Items from a dataset:

————

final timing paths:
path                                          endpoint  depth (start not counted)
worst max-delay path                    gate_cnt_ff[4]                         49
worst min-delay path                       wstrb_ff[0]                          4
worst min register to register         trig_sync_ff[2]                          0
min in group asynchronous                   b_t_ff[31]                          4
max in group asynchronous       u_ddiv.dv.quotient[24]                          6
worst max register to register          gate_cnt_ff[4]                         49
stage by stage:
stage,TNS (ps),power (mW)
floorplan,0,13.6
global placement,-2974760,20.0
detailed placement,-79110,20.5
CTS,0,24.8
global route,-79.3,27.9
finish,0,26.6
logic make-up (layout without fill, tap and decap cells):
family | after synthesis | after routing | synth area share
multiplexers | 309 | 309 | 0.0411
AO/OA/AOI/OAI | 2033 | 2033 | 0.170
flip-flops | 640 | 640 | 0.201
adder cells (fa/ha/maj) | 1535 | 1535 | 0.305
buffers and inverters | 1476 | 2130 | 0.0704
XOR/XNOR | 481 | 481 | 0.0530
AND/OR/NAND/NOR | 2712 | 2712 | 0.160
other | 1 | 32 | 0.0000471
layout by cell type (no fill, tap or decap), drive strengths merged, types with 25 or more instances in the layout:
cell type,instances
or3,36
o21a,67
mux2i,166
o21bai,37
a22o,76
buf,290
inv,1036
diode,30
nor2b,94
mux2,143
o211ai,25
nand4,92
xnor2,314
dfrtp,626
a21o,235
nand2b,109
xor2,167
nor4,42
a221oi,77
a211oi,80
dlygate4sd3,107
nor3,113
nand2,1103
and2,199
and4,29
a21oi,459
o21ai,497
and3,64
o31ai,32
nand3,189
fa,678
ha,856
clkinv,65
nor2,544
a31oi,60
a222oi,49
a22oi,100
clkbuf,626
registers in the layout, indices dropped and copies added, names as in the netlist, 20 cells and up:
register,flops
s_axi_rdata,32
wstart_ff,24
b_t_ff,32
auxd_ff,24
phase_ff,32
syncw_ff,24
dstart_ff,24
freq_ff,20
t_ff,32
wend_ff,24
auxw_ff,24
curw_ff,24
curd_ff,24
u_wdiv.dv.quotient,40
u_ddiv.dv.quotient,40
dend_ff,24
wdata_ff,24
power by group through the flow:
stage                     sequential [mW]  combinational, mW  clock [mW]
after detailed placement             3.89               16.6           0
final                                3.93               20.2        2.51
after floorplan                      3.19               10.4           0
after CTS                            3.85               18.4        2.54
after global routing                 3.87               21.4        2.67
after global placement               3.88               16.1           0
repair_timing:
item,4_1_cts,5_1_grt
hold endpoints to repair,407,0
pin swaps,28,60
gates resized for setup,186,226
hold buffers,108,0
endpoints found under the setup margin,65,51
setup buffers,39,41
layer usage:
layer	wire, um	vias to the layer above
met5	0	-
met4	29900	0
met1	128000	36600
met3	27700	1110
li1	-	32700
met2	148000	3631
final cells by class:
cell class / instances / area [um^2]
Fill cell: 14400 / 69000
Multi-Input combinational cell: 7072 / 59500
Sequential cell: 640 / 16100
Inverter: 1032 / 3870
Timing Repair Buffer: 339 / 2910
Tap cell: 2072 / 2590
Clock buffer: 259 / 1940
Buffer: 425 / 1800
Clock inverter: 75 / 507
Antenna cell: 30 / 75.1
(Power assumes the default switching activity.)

————

Work task:
Retype the data in full, precisely as given.

Response area:
final timing paths:
path                                          endpoint  depth (start not counted)
worst max-delay path                    gate_cnt_ff[4]                         49
worst min-delay path                       wstrb_ff[0]                          4
worst min register to register         trig_sync_ff[2]                          0
min in group asynchronous                   b_t_ff[31]                          4
max in group asynchronous       u_ddiv.dv.quotient[24]                          6
worst max register to register          gate_cnt_ff[4]                         49
stage by stage:
stage,TNS (ps),power (mW)
floorplan,0,13.6
global placement,-2974760,20.0
detailed placement,-79110,20.5
CTS,0,24.8
global route,-79.3,27.9
finish,0,26.6
logic make-up (layout without fill, tap and decap cells):
family | after synthesis | after routing | synth area share
multiplexers | 309 | 309 | 0.0411
AO/OA/AOI/OAI | 2033 | 2033 | 0.170
flip-flops | 640 | 640 | 0.201
adder cells (fa/ha/maj) | 1535 | 1535 | 0.305
buffers and inverters | 1476 | 2130 | 0.0704
XOR/XNOR | 481 | 481 | 0.0530
AND/OR/NAND/NOR | 2712 | 2712 | 0.160
other | 1 | 32 | 0.0000471
layout by cell type (no fill, tap or decap), drive strengths merged, types with 25 or more instances in the layout:
cell type,instances
or3,36
o21a,67
mux2i,166
o21bai,37
a22o,76
buf,290
inv,1036
diode,30
nor2b,94
mux2,143
o211ai,25
nand4,92
xnor2,314
dfrtp,626
a21o,235
nand2b,109
xor2,167
nor4,42
a221oi,77
a211oi,80
dlygate4sd3,107
nor3,113
nand2,1103
and2,199
and4,29
a21oi,459
o21ai,497
and3,64
o31ai,32
nand3,189
fa,678
ha,856
clkinv,65
nor2,544
a31oi,60
a222oi,49
a22oi,100
clkbuf,626
registers in the layout, indices dropped and copies added, names as in the netlist, 20 cells and up:
register,flops
s_axi_rdata,32
wstart_ff,24
b_t_ff,32
auxd_ff,24
phase_ff,32
syncw_ff,24
dstart_ff,24
freq_ff,20
t_ff,32
wend_ff,24
auxw_ff,24
curw_ff,24
curd_ff,24
u_wdiv.dv.quotient,40
u_ddiv.dv.quotient,40
dend_ff,24
wdata_ff,24
power by group through the flow:
stage                     sequential [mW]  combinational, mW  clock [mW]
after detailed placement             3.89               16.6           0
final                                3.93               20.2        2.51
after floorplan                      3.19               10.4           0
after CTS                            3.85               18.4        2.54
after global routing                 3.87               21.4        2.67
after global placement               3.88               16.1           0
repair_timing:
item,4_1_cts,5_1_grt
hold endpoints to repair,407,0
pin swaps,28,60
gates resized for setup,186,226
hold buffers,108,0
endpoints found under the setup margin,65,51
setup buffers,39,41
layer usage:
layer	wire, um	vias to the layer above
met5	0	-
met4	29900	0
met1	128000	36600
met3	27700	1110
li1	-	32700
met2	148000	3631
final cells by class:
cell class / instances / area [um^2]
Fill cell: 14400 / 69000
Multi-Input combinational cell: 7072 / 59500
Sequential cell: 640 / 16100
Inverter: 1032 / 3870
Timing Repair Buffer: 339 / 2910
Tap cell: 2072 / 2590
Clock buffer: 259 / 1940
Buffer: 425 / 1800
Clock inverter: 75 / 507
Antenna cell: 30 / 75.1
(Power assumes the default switching activity.)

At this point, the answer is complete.